File: config.mk
export PLATFORM = sky130hd
export DESIGN_NAME = mmul_res_unload_flat
export DESIGN_NICKNAME = d
export VERILOG_FILES = /design/src/rtl/mmul_res_unload_if.sv /design/src/rtl/mmul_res_unload.sv /design/src/flat_wrapper.sv
export SDC_FILE = /design/constraint.sdc
export NUM_CORES = 1
export LEC_CHECK = 0
export CAP_MARGIN = 20
export CORE_MARGIN = 5
export CORE_UTILIZATION = 48
export DETAILED_ROUTE_END_ITERATION = 8
export PLACE_DENSITY = 0.8
export SETUP_SLACK_MARGIN = 0.5
export SYNTH_ARGS = -nofsm -noshare
export SYNTH_HDL_FRONTEND = slang
export SYNTH_SLANG_ARGS = --single-unit
File: constraint.sdc
create_clock -name clk -period 2.1 [get_ports clk]
set_input_delay 0.525 -clock clk [delete_from_list [all_inputs] [get_ports clk]]
set_output_delay 0.525 -clock clk [all_outputs]
set_load 0.1 [all_outputs]
File: src/rtl/hsv_core_issue_dispatch.sv
// Issue/dispatch stage: RAW/WAW hazard check against a 32-entry pending-register
// scoreboard, then routing of each accepted instruction into one of N_PORTS FIFOs.
module hsv_core_issue_dispatch #(
    parameter int N_PORTS    = 4,
    parameter int DATA_WIDTH = 128,
    parameter int DEPTH      = 2,
    localparam int PW        = (N_PORTS > 1) ? $clog2(N_PORTS) : 1
) (
    input  logic                          clk_core,
    input  logic                          rst_core_n,
    input  logic                          flush_req,
    output logic                          flush_ack,
    input  logic [DATA_WIDTH-1:0]         in_data,
    input  logic [PW-1:0]                 in_port,
    input  logic [4:0]                    in_rs1,
    input  logic [4:0]                    in_rs2,
    input  logic [4:0]                    in_rd,
    input  logic                          in_rs1_used,
    input  logic                          in_rs2_used,
    input  logic                          in_rd_we,
    input  logic                          valid_i,
    output logic                          ready_o,
    output logic [N_PORTS*DATA_WIDTH-1:0] out_data,
    output logic [N_PORTS-1:0]            out_valid_o,
    input  logic [N_PORTS-1:0]            out_ready_i,
    input  logic [31:0]                   commit_mask,
    output logic [31:0]                   pending_mask,
    output logic                          illegal_port_o
);

    localparam int AW   = $clog2(DEPTH);
    localparam int CW   = AW + 1;
    localparam int NSEL = 1 << PW;

    logic [31:0]        pending_q, pending_d, set_vec;
    logic               flush_ack_q, illegal_q;
    logic [NSEL-1:0]    port_legal, full_ext;
    logic [N_PORTS-1:0] full, push, pop;
    logic               hazard, illegal_port, accept;

    // Port indices that decode past N_PORTS are accepted and dropped.
    for (genvar i = 0; i < NSEL; i++) begin : g_legal
        assign port_legal[i] = (i < N_PORTS);
    end

    always_comb begin
        full_ext              = '0;
        full_ext[N_PORTS-1:0] = full;
    end

    assign hazard       = (in_rs1_used & pending_q[in_rs1])
                        | (in_rs2_used & pending_q[in_rs2])
                        | (in_rd_we    & pending_q[in_rd]);
    assign illegal_port = ~port_legal[in_port];
    assign ready_o      = rst_core_n & ~flush_req & ~hazard & (illegal_port | ~full_ext[in_port]);
    assign accept       = valid_i & ready_o;

    always_comb begin
        set_vec = '0;
        if (accept && !illegal_port && in_rd_we && (in_rd != 5'd0)) begin
            set_vec[in_rd] = 1'b1;
        end
    end

    // A set in the same cycle as a commit of the same register wins.
    always_comb begin
        pending_d = (pending_q & ~commit_mask) | set_vec;
        if (flush_req) begin
            pending_d = '0;
        end
        pending_d[0] = 1'b0;
    end

    always_ff @(posedge clk_core) begin
        if (!rst_core_n) begin
            pending_q   <= '0;
            flush_ack_q <= 1'b0;
            illegal_q   <= 1'b0;
        end else begin
            pending_q   <= pending_d;
            flush_ack_q <= flush_req;
            illegal_q   <= accept & illegal_port;
        end
    end

    assign pending_mask   = pending_q;
    assign flush_ack      = flush_ack_q;
    assign illegal_port_o = illegal_q;

    for (genvar p = 0; p < N_PORTS; p++) begin : g_port
        logic [DATA_WIDTH-1:0] mem_q [DEPTH];
        logic [AW-1:0]         wr_ptr_q, wr_ptr_d, rd_ptr_q, rd_ptr_d;
        logic [CW-1:0]         cnt_q, cnt_d;

        // Full comes from the registered count, so a pop never frees a slot in the same cycle.
        assign full[p]        = (cnt_q == CW'(DEPTH));
        assign out_valid_o[p] = rst_core_n & ~flush_req & (cnt_q != '0);
        assign push[p]        = accept & ~illegal_port & (in_port == PW'(p));
        assign pop[p]         = out_valid_o[p] & out_ready_i[p];
        assign out_data[p*DATA_WIDTH +: DATA_WIDTH] = mem_q[rd_ptr_q];

        always_comb begin
            wr_ptr_d = wr_ptr_q;
            rd_ptr_d = rd_ptr_q;
            cnt_d    = cnt_q;
            if (push[p]) begin
                wr_ptr_d = wr_ptr_q + AW'(1);
            end
            if (pop[p]) begin
                rd_ptr_d = rd_ptr_q + AW'(1);
            end
            case ({push[p], pop[p]})
                2'b10:   cnt_d = cnt_q + CW'(1);
                2'b01:   cnt_d = cnt_q - CW'(1);
                default: cnt_d = cnt_q;
            endcase
            if (flush_req) begin
                wr_ptr_d = '0;
                rd_ptr_d = '0;
                cnt_d    = '0;
            end
        end

        always_ff @(posedge clk_core) begin
            if (!rst_core_n) begin
                wr_ptr_q <= '0;
                rd_ptr_q <= '0;
                cnt_q    <= '0;
            end else begin
                wr_ptr_q <= wr_ptr_d;
                rd_ptr_q <= rd_ptr_d;
                cnt_q    <= cnt_d;
            end
        end

        always_ff @(posedge clk_core) begin
            if (push[p]) begin
                mem_q[wr_ptr_q] <= in_data;
            end
        end
    end

endmodule
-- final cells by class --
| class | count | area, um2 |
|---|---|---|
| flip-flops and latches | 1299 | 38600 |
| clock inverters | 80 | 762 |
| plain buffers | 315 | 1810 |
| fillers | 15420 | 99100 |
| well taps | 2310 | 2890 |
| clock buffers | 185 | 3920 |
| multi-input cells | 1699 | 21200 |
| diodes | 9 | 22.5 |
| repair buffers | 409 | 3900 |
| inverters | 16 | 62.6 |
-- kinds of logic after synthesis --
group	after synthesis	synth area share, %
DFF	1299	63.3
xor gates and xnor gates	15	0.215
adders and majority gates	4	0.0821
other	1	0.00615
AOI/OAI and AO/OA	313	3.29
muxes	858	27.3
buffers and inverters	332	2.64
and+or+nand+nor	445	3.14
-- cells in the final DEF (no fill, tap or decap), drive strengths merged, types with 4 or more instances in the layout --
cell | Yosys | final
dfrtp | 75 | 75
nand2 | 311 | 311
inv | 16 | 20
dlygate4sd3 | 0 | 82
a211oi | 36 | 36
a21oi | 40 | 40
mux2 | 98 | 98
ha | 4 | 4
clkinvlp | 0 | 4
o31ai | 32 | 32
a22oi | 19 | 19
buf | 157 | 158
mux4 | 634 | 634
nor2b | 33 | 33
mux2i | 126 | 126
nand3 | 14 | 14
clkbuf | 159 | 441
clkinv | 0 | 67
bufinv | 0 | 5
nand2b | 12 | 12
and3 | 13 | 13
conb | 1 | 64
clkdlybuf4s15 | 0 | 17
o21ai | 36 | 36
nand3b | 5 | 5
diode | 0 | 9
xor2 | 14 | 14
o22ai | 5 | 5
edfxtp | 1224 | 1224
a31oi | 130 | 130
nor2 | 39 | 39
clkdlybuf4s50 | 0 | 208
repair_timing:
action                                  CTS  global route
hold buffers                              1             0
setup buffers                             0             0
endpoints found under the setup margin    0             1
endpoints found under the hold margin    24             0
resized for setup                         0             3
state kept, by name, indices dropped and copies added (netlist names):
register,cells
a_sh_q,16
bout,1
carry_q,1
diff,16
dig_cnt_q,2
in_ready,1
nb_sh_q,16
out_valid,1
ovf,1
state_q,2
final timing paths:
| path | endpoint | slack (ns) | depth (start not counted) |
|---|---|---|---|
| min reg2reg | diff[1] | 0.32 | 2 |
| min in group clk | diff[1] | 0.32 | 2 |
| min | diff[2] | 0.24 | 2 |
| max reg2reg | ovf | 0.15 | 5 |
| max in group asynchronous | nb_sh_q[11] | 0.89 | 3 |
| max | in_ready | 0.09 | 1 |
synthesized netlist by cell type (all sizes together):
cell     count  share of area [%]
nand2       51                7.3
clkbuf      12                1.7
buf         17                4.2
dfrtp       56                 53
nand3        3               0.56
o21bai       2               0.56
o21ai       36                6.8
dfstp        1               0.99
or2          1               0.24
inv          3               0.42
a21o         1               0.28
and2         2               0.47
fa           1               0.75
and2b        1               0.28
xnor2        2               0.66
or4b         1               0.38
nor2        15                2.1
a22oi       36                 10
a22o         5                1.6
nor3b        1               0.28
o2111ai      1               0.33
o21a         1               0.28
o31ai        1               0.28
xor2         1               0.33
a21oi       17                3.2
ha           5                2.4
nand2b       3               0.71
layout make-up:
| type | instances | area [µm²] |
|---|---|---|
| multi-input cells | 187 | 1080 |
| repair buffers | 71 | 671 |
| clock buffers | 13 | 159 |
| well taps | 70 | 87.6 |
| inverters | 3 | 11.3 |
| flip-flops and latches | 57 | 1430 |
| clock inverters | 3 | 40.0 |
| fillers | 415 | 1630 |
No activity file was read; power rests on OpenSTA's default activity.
`config.mk`:
```
export PLATFORM = sky130hd
export DESIGN_NAME = mole_game_ctrl
export DESIGN_NICKNAME = d
export VERILOG_FILES = /design/src/rtl/mole_game_pkg.sv /design/src/rtl/lfsr8.sv /design/src/rtl/mole_game_ctrl.sv
export SDC_FILE = /design/constraint.sdc
export NUM_CORES = 1
export LEC_CHECK = 0
export CAP_MARGIN = 40
export CORE_MARGIN = 5
export CORE_UTILIZATION = 50
export CTS_BUF_LIST = sky130_fd_sc_hd__clkbuf_8
export CTS_CLUSTER_SIZE = 16
export DETAILED_ROUTE_END_ITERATION = 8
export PLACE_DENSITY_LB_ADDON = 0.3
export SLEW_MARGIN = 10
export SYNTH_ARGS = -nofsm -noshare
export SYNTH_HDL_FRONTEND = slang
export SYNTH_SLANG_ARGS = --single-unit
```
`constraint.sdc`:
```
create_clock -name clk -period 2.2 [get_ports clk]
set_input_delay 0.33 -clock clk [delete_from_list [all_inputs] [get_ports clk]]
set_output_delay 0.33 -clock clk [all_outputs]
set_load 0.02 [all_outputs]
```
`config.mk`:
```
export PLATFORM = sky130hd
export DESIGN_NAME = updown_pulse_counter
export DESIGN_NICKNAME = d
export VERILOG_FILES = /design/src/rtl/updown_pulse_counter.sv
export SDC_FILE = /design/constraint.sdc
export NUM_CORES = 1
export LEC_CHECK = 0
export ABC_AREA = 0
export CAP_MARGIN = 20
export CORE_ASPECT_RATIO = 0.5
export CORE_MARGIN = 10
export CORE_UTILIZATION = 60
export DETAILED_ROUTE_END_ITERATION = 7
export GPL_TIMING_DRIVEN = 0
export PLACE_DENSITY = 0.95
export SLEW_MARGIN = 20
export SYNTH_ARGS = -nofsm -noshare
export SYNTH_HDL_FRONTEND = slang
export SYNTH_SLANG_ARGS = --single-unit
```
`constraint.sdc`:
```
create_clock -name clk -period 4.4 [get_ports clk]
set_input_delay 0.44 -clock clk [delete_from_list [all_inputs] [get_ports clk]]
set_output_delay 0.44 -clock clk [all_outputs]
set_load 0.02 [all_outputs]
```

* * *

From the records, copy out each line that includes the string "layout".

-- cells in the final DEF (no fill, tap or decap), drive strengths merged, types with 4 or more instances in the layout --
layout make-up:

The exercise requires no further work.